Collected data
<file path="config.mk">
export PLATFORM = sky130hd
export DESIGN_NAME = timestamped_token_driver
export DESIGN_NICKNAME = d
export VERILOG_FILES = /design/src/rtl/timestamped_token_driver.sv
export SDC_FILE = /design/constraint.sdc
export NUM_CORES = 1
export LEC_CHECK = 0
export ABC_CLOCK_PERIOD_IN_PS = 7800
export BUFFER_PORTS_ARGS = -buffer_cell sky130_fd_sc_hd__clkbuf_2
export CORE_ASPECT_RATIO = 1.2
export CORE_MARGIN = 1
export CORE_UTILIZATION = 50
export DETAILED_ROUTE_END_ITERATION = 8
export GPL_TIMING_DRIVEN = 1
export PLACE_DENSITY_LB_ADDON = 0.08
export SLEW_MARGIN = 0
export SYNTH_ARGS = -nofsm -noshare
export SYNTH_HDL_FRONTEND = slang
export SYNTH_SLANG_ARGS = --single-unit
</file>
<file path="constraint.sdc">
create_clock -name clock -period 7.8 [get_ports clock]
set_input_delay 1.17 -clock clock [delete_from_list [all_inputs] [get_ports clock]]
set_output_delay 1.17 -clock clock [all_outputs]
set_load 0.005 [all_outputs]
</file>
<file path="src/rtl/timestamped_token_driver.sv">
// Timestamped token driver.
// Accepts (time, value) tokens into a small FIFO and keeps a local time
// counter. When local time reaches the stamp of the oldest buffered token, the
// token's value is registered onto q and the token is popped. A token that is
// found already in the past is still applied, one per cycle, and leaves the
// sticky late_err flag set.
//
// Handshake: a token moves from the producer into the buffer on a rising clock
// edge where in_valid and in_ready are both high. in_valid and the token
// fields must stay stable until that edge. in_ready depends only on registered
// state (buffer occupancy and the post-reset enable), never on in_valid.
module timestamped_token_driver #(
   parameter int DATA_WIDTH = 1,
   parameter int TIME_WIDTH = 32,
   parameter int INIT_VALUE = 0,
   parameter int DEPTH      = 4
) (
   input  logic                         clock,
   input  logic                         reset,
   input  logic                         advance,
   input  logic                         in_valid,
   output logic                         in_ready,
   input  logic [TIME_WIDTH-1:0]        in_time,
   input  logic [DATA_WIDTH-1:0]        in_data,
   output logic [DATA_WIDTH-1:0]        q,
   output logic [TIME_WIDTH-1:0]        now,
   output logic [$clog2(DEPTH+1)-1:0]   count,
   output logic                         empty,
   output logic                         late_err
);

   localparam int PTR_W = (DEPTH > 1) ? $clog2(DEPTH) : 1;
   localparam int CNT_W = $clog2(DEPTH + 1);
   localparam logic [DATA_WIDTH-1:0] INIT_Q = DATA_WIDTH'(INIT_VALUE);
   localparam logic [CNT_W-1:0]      FULL_COUNT = CNT_W'(DEPTH);

   // Token storage
   logic [TIME_WIDTH-1:0] mem_time_q [DEPTH];
   logic [TIME_WIDTH-1:0] mem_time_d [DEPTH];
   logic [DATA_WIDTH-1:0] mem_data_q [DEPTH];
   logic [DATA_WIDTH-1:0] mem_data_d [DEPTH];

   // Pointers, occupancy and time base
   logic [PTR_W-1:0]      wr_ptr_q, wr_ptr_d;
   logic [PTR_W-1:0]      rd_ptr_q, rd_ptr_d;
   logic [CNT_W-1:0]      count_q, count_d;
   logic [TIME_WIDTH-1:0] now_q, now_d;

   // Driven signal and status
   logic [DATA_WIDTH-1:0] q_q, q_d;
   logic                  late_q, late_d;
   logic                  ready_en_q, ready_en_d;

   // Combinational decode of the head token
   logic [TIME_WIDTH-1:0] head_time;
   logic [DATA_WIDTH-1:0] head_data;
   logic [TIME_WIDTH-1:0] diff;
   logic                  buf_empty;
   logic                  buf_full;
   logic                  head_due;
   logic                  head_late;
   logic                  fire;
   logic                  push;

   // Head inspection and fire decision, all from registered state
   always_comb begin
      head_time = mem_time_q[rd_ptr_q];
      head_data = mem_data_q[rd_ptr_q];
      // Modular difference: MSB set means the stamp is behind local time.
      diff      = head_time - now_q;
      buf_empty = (count_q == '0);
      buf_full  = (count_q == FULL_COUNT);
      head_late = diff[TIME_WIDTH-1];
      head_due  = (diff == '0) || head_late;
      fire      = !buf_empty && head_due;
      // A full buffer refuses a push even when a pop happens this cycle.
      in_ready  = ready_en_q && !buf_full;
      push      = in_valid && in_ready;
   end

   // Next-state for buffer, pointers, time and outputs
   always_comb begin
      mem_time_d = mem_time_q;
      mem_data_d = mem_data_q;
      wr_ptr_d   = wr_ptr_q;
      rd_ptr_d   = rd_ptr_q;
      count_d    = count_q;
      now_d      = now_q;
      q_d        = q_q;
      late_d     = late_q;
      ready_en_d = 1'b1;

      if (push) begin
         mem_time_d[wr_ptr_q] = in_time;
         mem_data_d[wr_ptr_q] = in_data;
         wr_ptr_d             = wr_ptr_q + PTR_W'(1);
      end

      if (fire) begin
         q_d      = head_data;
         rd_ptr_d = rd_ptr_q + PTR_W'(1);
         if (head_late) begin
            late_d = 1'b1;
         end
      end

      case ({push, fire})
         2'b10:   count_d = count_q + CNT_W'(1);
         2'b01:   count_d = count_q - CNT_W'(1);
         default: count_d = count_q;
      endcase

      if (advance) begin
         now_d = now_q + TIME_WIDTH'(1);
      end
   end

   // State registers with asynchronous active-low clear
   always_ff @(posedge clock or negedge reset) begin
      if (!reset) begin
         for (int i = 0; i < DEPTH; i++) begin
            mem_time_q[i] <= '0;
            mem_data_q[i] <= '0;
         end
         wr_ptr_q   <= '0;
         rd_ptr_q   <= '0;
         count_q    <= '0;
         now_q      <= '0;
         q_q        <= INIT_Q;
         late_q     <= 1'b0;
         ready_en_q <= 1'b0;
      end else begin
         mem_time_q <= mem_time_d;
         mem_data_q <= mem_data_d;
         wr_ptr_q   <= wr_ptr_d;
         rd_ptr_q   <= rd_ptr_d;
         count_q    <= count_d;
         now_q      <= now_d;
         q_q        <= q_d;
         late_q     <= late_d;
         ready_en_q <= ready_en_d;
      end
   end

   // Output mapping
   always_comb begin
      q        = q_q;
      now      = now_q;
      count    = count_q;
      empty    = (count_q == '0);
      late_err = late_q;
   end

endmodule

</file>
==> results of run 1 <==
cell families (layout without fill, tap and decap cells):
group                      count (synthesis)  in the layout  synth area share (%)
muxes                                    169            169                  23.1
AOI/OAI and AO/OA                        135            135                  10.2
buffers and inverters                     95            172                  4.01
adders and majority gates                 39             39                  5.11
other                                      1              1                0.0381
DFF                                      174            174                  44.2
and+or+nand+nor                          175            175                  9.01
xor gates and xnor gates                  48             48                  4.27
synthesized netlist by cell type (4+ instances only):
library cell	number
dfrtp_1	174
mux2_2	135
inv_1	54
nand2_1	52
xnor2_1	38
ha_1	37
mux4_2	33
nor2_1	30
a21oi_1	29
nand4_1	24
o21ai_0	21
buf_1	15
nor3_1	15
nand3_1	13
clkbuf_1	12
o21a_1	10
xor2_1	10
nor4_1	9
buf_2	7
a31oi_1	6
nor2b_1	6
o21ai_1	6
a21o_1	5
a211oi_1	4
and4_1	4
o221ai_1	4
o31a_1	4
o31ai_1	4
per-stage QoR:
step / cells / total power (W)
6_report: 1169 / 0.00586
2_1_floorplan: 836 / 0.00409
3_5_place_dp: 1137 / 0.00495
4_1_cts: 1169 / 0.00585
5_1_grt: 1169 / 0.00627
3_3_place_gp: 1137 / 0.00494
how the worst max path moves through the flow:
stage | startpoint | to | slack, ns | depth (start not counted)
4_1_cts | rd_ptr_q[0]$_DFFE_PN0P_ | count[2]$_DFFE_PN0P_ | 1.97 | 18
3_5_place_dp | rd_ptr_q[0]$_DFFE_PN0P_ | count[2]$_DFFE_PN0P_ | 1.98 | 18
6_report | rd_ptr_q[0]$_DFFE_PN0P_ | count[2]$_DFFE_PN0P_ | 2.00 | 18
3_3_place_gp | rd_ptr_q[0]$_DFFE_PN0P_ | count[2]$_DFFE_PN0P_ | 2.03 | 18
5_1_grt | rd_ptr_q[0]$_DFFE_PN0P_ | count[2]$_DFFE_PN0P_ | 1.52 | 18
2_1_floorplan | rd_ptr_q[0]$_DFFE_PN0P_ | count[2]$_DFFE_PN0P_ | 2.69 | 20
area by class of cell:
type / count / area [um2] / share of cell area [%]
multi-input cells: 567 / 5100 / 46.2
flip-flops and latches: 174 / 4360 / 39.5
repair buffers: 84 / 449 / 4.07
clock buffers: 18 / 439 / 3.98
well taps: 256 / 320 / 2.90
inverters: 56 / 210 / 1.90
clock inverters: 14 / 164 / 1.49
metal layers:
| metal | wire [um] | GRT usage (%) | vias to the layer above |
|---|---|---|---|
| met3 | 1030 | 4.36 | 53 |
| met2 | 12200 | 43.1 | 191 |
| met4 | 618 | 8.80 | 0 |
| met5 | 0 | 0 | - |
| met1 | 10900 | 35.0 | 3555 |
| li1 | - | - | 3192 |
cells in the final DEF (no fill, tap or decap), types with 15 or more instances in the layout:
master,synthesis,final
clkbuf_2,0,74
nor3_1,15,15
mux4_2,33,33
dfrtp_1,174,173
ha_1,37,37
mux2_2,135,135
nand4_1,24,24
nor2_1,30,30
inv_1,54,54
clkbuf_16,0,17
xnor2_1,38,38
a21oi_1,29,29
o21ai_0,21,21
nand2_1,52,52
power groups by stage:
stage	clock [W]	sequential (W)	combinational [W]
after floorplan	0	0.00145	0.00265
after global placement	0	0.00154	0.00340
after detailed placement	0	0.00156	0.00339
after CTS	0.000885	0.00155	0.00341
after global routing	0.000925	0.00160	0.00374
final	0.000869	0.00154	0.00345
registers in the layout, summed over array words and instances, names as in the netlist:
register,flops
rd_ptr_q,2
ready_en_q,1
late_err,1
q,1
count,3
mem_time_q,128
mem_data_q,4
wr_ptr_q,2
now,32
worst register-to-register path: cells and delay by family, from the launching register on:
kind,cells,cell delay [ns]
compound gates,5,1.37
simple gates,5,1.13
mux,1,0.54
buf+inv,2,0.41
flops,1,0.93
fa+ha+maj,3,1.04
xor+xnor,2,0.30
==> impl_metrics.py, run 1 <==
metrics = {
    "placed_design": {
        "io_buffers": 75,
        "dp_hpwl_mm": 17.8,
        "gp_congestion": 0.929,
        "place_area_mm2": 0.0104,
        "pre_cts_slack_ns": 1.98,
    },
    "setup_path": {
        "crit_arrival_ns": 6.17,
        "crit_slowest_cell": "dfrtp_2",
        "critical_path_class": "reg2reg",
        "critPathLaunchType": "register",
        "cp-end-kind": "register",
        "cp_max_fo": 22,
        "critical_path.max_stage_delay_ns": 0.93,
        "rrSetupSlack_ns": 2.00,
        "r2r-start": "rd_ptr_q[0]$_DFFE_PN0P_",
        "cpLargestDelayFamily": "compound AO/OA/AOI/OAI gates",
        "crit_chain": "buf_4 > mux4_2 > ha_1 > a21oi_1 > nor2_1 > o21ai_1 > o21ai_0 > a2111o_1 > or4_1 > and4b_1 > nand4b_1 > o22ai_2 > ha_1 > inv_1 > fa_1 > xor2_1 > nor2_1 > xor2_1",
        "timing.rr.end": "count[2]$_DFFE_PN0P_",
        "worst-path-buf-inv": 2,
        "cp.required_ns": 8.16,
        "rr_worst_depth": 18,
    },
    "logic_synthesis": {
        "syn_area_mm2": 0.00985,
        "synth-seq-cells": 174,
        "async_flop_share_pct": 100,
        "syn_inst": 836,
        "synth_seq_area_share_pct": 44.2,
        "synth_top_cell_area_share_pct": 44.2,
        "avgSynthCellArea_um2": 11.8,
        "yosys-top-cells-area": "dfrtp_1, mux2_2, mux4_2",
        "yosys.cell_types.count": 74,
        "synth_nets": 912,
        "synth_edf_count": 0,
        "synth_top_flop_cell": "dfrtp_1",
        "yosys_warnings": 0,
        "synth.largest_area_cell": "dfrtp_1",
    },
    "sta": {
        "finalCritPeriodShare_pct": 74.4,
        "hold_ws_ns": 0.501,
        "rsz0062_at_grt": "false",
        "maxSlewViolCount": 0,
        "setup_viol": 0,
        "hold_viol": 0,
        "fmax_mhz": 172,
        "period_needed_ns": 5.80,
        "setup_slack_ns": 2.00,
        "setup_tns_ns": 0,
        "worst_pin_slew_ns": 1.11,
        "finClkSkew_ns": 0.0107,
        "worst_slew_margin_rel_pct": 25.7,
    },
    "clock_tree": {
        "clk_latency_ns": 0.44,
        "cts.sinks": 174,
        "cts_tree": "done",
        "hold_buffers": 0,
        "cts_buffers": 17,
        "path_clk_slew_ns": 0.07,
        "cts.htree.levels": 4,
        "cts_buffer_depth": 2,
        "cts_root_buf": "clkbuf_16",
        "cts_resized": 0,
        "postCtsSetupRepairBufs": 0,
    },
    "die": {
        "core_mm2": 0.0191,
        "io_pins": 76,
        "num_rows": 55,
        "die_h_um": 156,
        "chipWidth_um": 130,
        "start_util_pct": 51.7,
        "fp.dieArea_mm2": 0.0203,
    },
    "run_status": {
        "status": "finished clean",
    },
    "pwr": {
        "pwr_density_cell_mw_per_mm2": 531,
        "p_int_w": 0.00326,
        "combPwrFrac_pct": 58.8,
        "p_sw_share_pct": 44.4,
        "vdd_drop_max_mv": 0.205,
        "seq_power_share_pct": 26.4,
        "p_leak_nw": 4.76,
        "p_sw_w": 0.00260,
        "clkPwrFrac_pct": 14.8,
    },
    "grt": {
        "gr-total-overflow": 0,
        "antenna_found_initial": 0,
        "grt_usage_pct": 26.2,
        "grt_pass1_wl_mm": 39.8,
        "grt_max_degree": 96,
        "grt_pass1_vias": 7220,
    },
    "final_layout": {
        "utilization_pct": 57.9,
        "drive_gt1_share_pct": 33.2,
        "design_area_mm2": 0.0110,
        "area_growth_syn_to_layout_pct": 12.1,
        "antenna_cells": 0,
        "fill_cells": 1646,
        "final_nets": 976,
    },
    "routing": {
        "antenna_left": 0,
        "remaining_drc_errors": 0,
        "vias_per_cell": 5.98,
        "via_count": 6991,
        "firstDrtPassIters": 8,
        "drt_iter0_markers": 406,
        "wl_mm": 24.8,
        "routedWlPerCell_um": 21.2,
    },
    "flow_run": {
        "maxCapViolCount": 0,
    },
    "hold_path": {
        "hold_end": "mem_time_q[39]$_DFFE_PN0P_",
        "worstHoldStart": "mem_time_q[39]$_DFFE_PN0P_",
        "hold_path_class": "reg2reg",
        "whs_path_depth": 1,
    },
}
No activity file was read; power rests on OpenSTA's default activity.
==> run 2, diff against run 1 <==
--- a/config.mk
+++ b/config.mk
@@ -5,7 +5,8 @@
 export SDC_FILE = /design/constraint.sdc
 export NUM_CORES = 1
 export LEC_CHECK = 0
-export ABC_CLOCK_PERIOD_IN_PS = 7800
+export ABC_AREA = 1
+export ABC_CLOCK_PERIOD_IN_PS = 5900
 export BUFFER_PORTS_ARGS = -buffer_cell sky130_fd_sc_hd__clkbuf_2
 export CORE_ASPECT_RATIO = 1.2
 export CORE_MARGIN = 1
==> constraint.sdc (replaced) <==
create_clock -name clock -period 5.9 [get_ports clock]
set_input_delay 0.885 -clock clock [delete_from_list [all_inputs] [get_ports clock]]
set_output_delay 0.885 -clock clock [all_outputs]
set_load 0.005 [all_outputs]
==> run 2 against run 1 <==
Effect of this change:
- critical path type unchanged
- clock skew up 0.0018 ns
- highest routed layer unchanged
- routed wire length up 7.2%
- fmax up 18%
- non-clock buffer count up 2
- clock-buffer cell count unchanged
- global-route usage down 0.19 points
- area after synthesis up 6.3%
- combinational power up 22%
- sequential power up 29%
==> impl_metrics.py, run 2 <==
metrics = {
    "run_status": {
        "status": "finished clean",
    },
    "die": {
        "core_mm2": 0.0204,
        "die_h_um": 160,
        "io_pins": 76,
        "num_rows": 57,
        "start_util_pct": 51.3,
        "chipWidth_um": 134,
        "fp.dieArea_mm2": 0.0215,
    },
    "logic_synthesis": {
        "synth_seq_area_share_pct": 41.6,
        "syn_area_mm2": 0.0105,
        "async_flop_share_pct": 100,
        "netlist_top_cells_count": "nand2_1, inv_1, dfrtp_1",
        "synth.largest_area_cell": "dfrtp_1",
        "yosys.cell_count.top_type": "nand2_1",
        "yosys.cell_types.count": 41,
        "synth_edf_count": 0,
        "synth_top_cell_area_share_pct": 41.6,
        "yosys-top-cells-area": "dfrtp_1, mux2_2, nand2_1",
        "yosys_warnings": 0,
        "synth_nets": 1336,
        "syn_inst": 1260,
        "synth-seq-cells": 174,
        "avgSynthCellArea_um2": 8.31,
        "synth_top_flop_cell": "dfrtp_1",
    },
    "setup_path": {
        "rr_worst_depth": 27,
        "cp.required_ns": 6.22,
        "crit_slowest_cell": "inv_1",
        "rrSetupSlack_ns": 1.0,
        "critical_path.max_stage_delay_ns": 0.63,
        "cpMostUsedCell": "nand2_1",
        "critical_path.startpoint": "rd_ptr_q[1]$_DFFE_PN0P_",
        "critical_path_class": "reg2reg",
        "cp-end-kind": "register",
        "r2r-start": "rd_ptr_q[1]$_DFFE_PN0P_",
        "crit_arrival_ns": 5.23,
        "cp_max_fo": 25,
        "critPathLaunchType": "register",
        "timing.rr.end": "count[2]$_DFFE_PN0P_",
    },
    "placed_design": {
        "dp_cells": 1578,
        "place_area_mm2": 0.0111,
        "io_buffers": 75,
        "gp_congestion": 0.938,
        "dp_hpwl_mm": 19.5,
        "pre_cts_slack_ns": 1.01,
    },
    "grt": {
        "grt_max_degree": 84,
        "grt_pass1_vias": 8393,
        "antenna_found_initial": 0,
        "grt_pass1_wl_mm": 43.0,
        "grt_usage_pct": 26.0,
        "gr-total-overflow": 0,
    },
    "clock_tree": {
        "cts_resized": 0,
        "cts.htree.levels": 4,
        "cts_buffers": 17,
        "hold_buffers": 0,
        "cts.sinks": 174,
        "cts_tree": "done",
        "cts_buffer_depth": 2,
        "cts_root_buf": "clkbuf_16",
        "clk_latency_ns": 0.44,
        "postCtsSetupRepairBufs": 0,
        "path_clk_slew_ns": 0.08,
    },
    "sta": {
        "rsz0062_at_grt": "false",
        "worst_slew_margin_rel_pct": 20.8,
        "setup_viol": 0,
        "finClkSkew_ns": 0.0125,
        "setup_tns_ns": 0,
        "finalCritPeriodShare_pct": 83.1,
        "period_needed_ns": 4.90,
        "hold_viol": 0,
        "worst_pin_slew_ns": 1.19,
        "fmax_mhz": 204,
        "setup_slack_ns": 0.996,
        "maxSlewViolCount": 0,
    },
    "final_layout": {
        "drive_gt1_share_pct": 20.4,
        "antenna_cells": 0,
        "registers.top_by_ff_count": "mem_time_q",
        "area_growth_syn_to_layout_pct": 12.2,
        "design_area_mm2": 0.0117,
        "final_nets": 1408,
        "final_cell_mix": "nand2_1, inv_1, dfrtp_1",
        "largest_reg_flops": 128,
        "fill_cells": 1946,
        "fin_cells": 1610,
        "layout_commonest_cell": "nand2_1",
    },
    "routing": {
        "routedWlPerCell_um": 16.5,
        "firstDrtPassIters": 6,
        "drt_iter0_markers": 554,
        "vias_per_cell": 5.26,
        "via_count": 8476,
        "remaining_drc_errors": 0,
        "wl_mm": 26.6,
        "antenna_left": 0,
    },
    "pwr": {
        "p_leak_nw": 5.98,
        "vdd_drop_max_mv": 0.311,
        "pwr_density_cell_mw_per_mm2": 625,
    },
    "flow_run": {
        "maxCapViolCount": 0,
    },
    "hold_path": {
        "hold_path_class": "in2async",
    },
}
## run 2: stage by stage
stage               hold slack, ns  utilization, %  total power [W]
floorplan                    0.465               -          0.00504
global placement             0.462            54.6          0.00613
detailed placement           0.468            54.6          0.00618
CTS                          0.493            57.6          0.00733
global route                 0.512            57.6          0.00798
finish                       0.479            57.6          0.00734
## run 2: logic make-up after synthesis
| logic type | count (synthesis) | synth area share, % |
|---|---|---|
| xor+xnor | 45 | 3.77 |
| buf+inv | 222 | 8.17 |
| mux | 127 | 13.7 |
| other cells | 1 | 0.0358 |
| fa+ha+maj | 39 | 4.81 |
| compound gates | 134 | 6.90 |
| flops | 174 | 41.6 |
| simple gates | 518 | 21.1 |
## run 2: power by group
group / total, W / internal, W / switching [W]
Combinational: 0.00422 / 0.00159 / 0.00263
Sequential: 0.00199 / 0.00171 / 0.000279
Clock: 0.00113 / 0.000573 / 0.000562
## run 2: worst max path at each step
| stage | end | slack (ns) | depth (start not counted) |
|---|---|---|---|
| after global placement | count[2]$_DFFE_PN0P_ | 1.16 | 25 |
| after detailed placement | count[2]$_DFFE_PN0P_ | 1.01 | 25 |
| final | count[2]$_DFFE_PN0P_ | 1.0 | 27 |
| after floorplan | count[2]$_DFFE_PN0P_ | 1.97 | 29 |
| after global routing | count[2]$_DFFE_PN0P_ | 0.57 | 26 |
| after CTS | count[2]$_DFFE_PN0P_ | 1.01 | 25 |
## run 2: per-layer routing
layer,wire length [um],track usage (%),up-vias
li1,-,-,4192
met1,12100,34.0,4071
met5,0,0,-
met3,941,4.04,43
met2,12900,43.8,170
met4,633,8.84,0
## run 2: final cells by class
class | count | area [um2] | area share, %
inverter | 189 | 709 | 6.04
multi-input combinational | 864 | 5280 | 44.9
sequential | 174 | 4360 | 37.1
timing repair buffer | 86 | 464 | 3.95
clock inverter | 14 | 173 | 1.47
clock buffer | 18 | 429 | 3.66
tap | 265 | 332 | 2.82
## run 2: worst max-delay path, delay by kind of cell, from the launching register on
family	cells	cell delay, ns
fa+ha+maj	3	0.87
flops	1	0.38
compound gates	5	1.04
buf+inv	4	0.82
simple gates	14	1.51
xor+xnor	1	0.14
==> run 3, diff against run 2 <==
--- a/config.mk
+++ b/config.mk
@@ -6,7 +6,7 @@
 export NUM_CORES = 1
 export LEC_CHECK = 0
 export ABC_AREA = 1
-export ABC_CLOCK_PERIOD_IN_PS = 5900
+export ABC_CLOCK_PERIOD_IN_PS = 4500
 export BUFFER_PORTS_ARGS = -buffer_cell sky130_fd_sc_hd__clkbuf_2
 export CORE_ASPECT_RATIO = 1.2
 export CORE_MARGIN = 1
==> constraint.sdc (replaced) <==
create_clock -name clock -period 4.5 [get_ports clock]
set_input_delay 0.675 -clock clock [delete_from_list [all_inputs] [get_ports clock]]
set_output_delay 0.675 -clock clock [all_outputs]
set_load 0.005 [all_outputs]
==> run 3 against run 2 <==
Effect of this change:
- via count grew 0.78%
- power grew 40%
- cell area grew 3.9%
- combinational power increased by 45%
- sequential share of layout area down 1.4 points
- largest power group unchanged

■ HOW TO COMPLETE THIS TASK: Extract from the records above the lines from the one containing "type / count" to the one containing "li1 | - | - | 3192 |", both lines included, exactly as they appear and with nothing else.

■ ANSWER TO THIS EXERCISE:
type / count / area [um2] / share of cell area [%]
multi-input cells: 567 / 5100 / 46.2
flip-flops and latches: 174 / 4360 / 39.5
repair buffers: 84 / 449 / 4.07
clock buffers: 18 / 439 / 3.98
well taps: 256 / 320 / 2.90
inverters: 56 / 210 / 1.90
clock inverters: 14 / 164 / 1.49
metal layers:
| metal | wire [um] | GRT usage (%) | vias to the layer above |
|---|---|---|---|
| met3 | 1030 | 4.36 | 53 |
| met2 | 12200 | 43.1 | 191 |
| met4 | 618 | 8.80 | 0 |
| met5 | 0 | 0 | - |
| met1 | 10900 | 35.0 | 3555 |
| li1 | - | - | 3192 |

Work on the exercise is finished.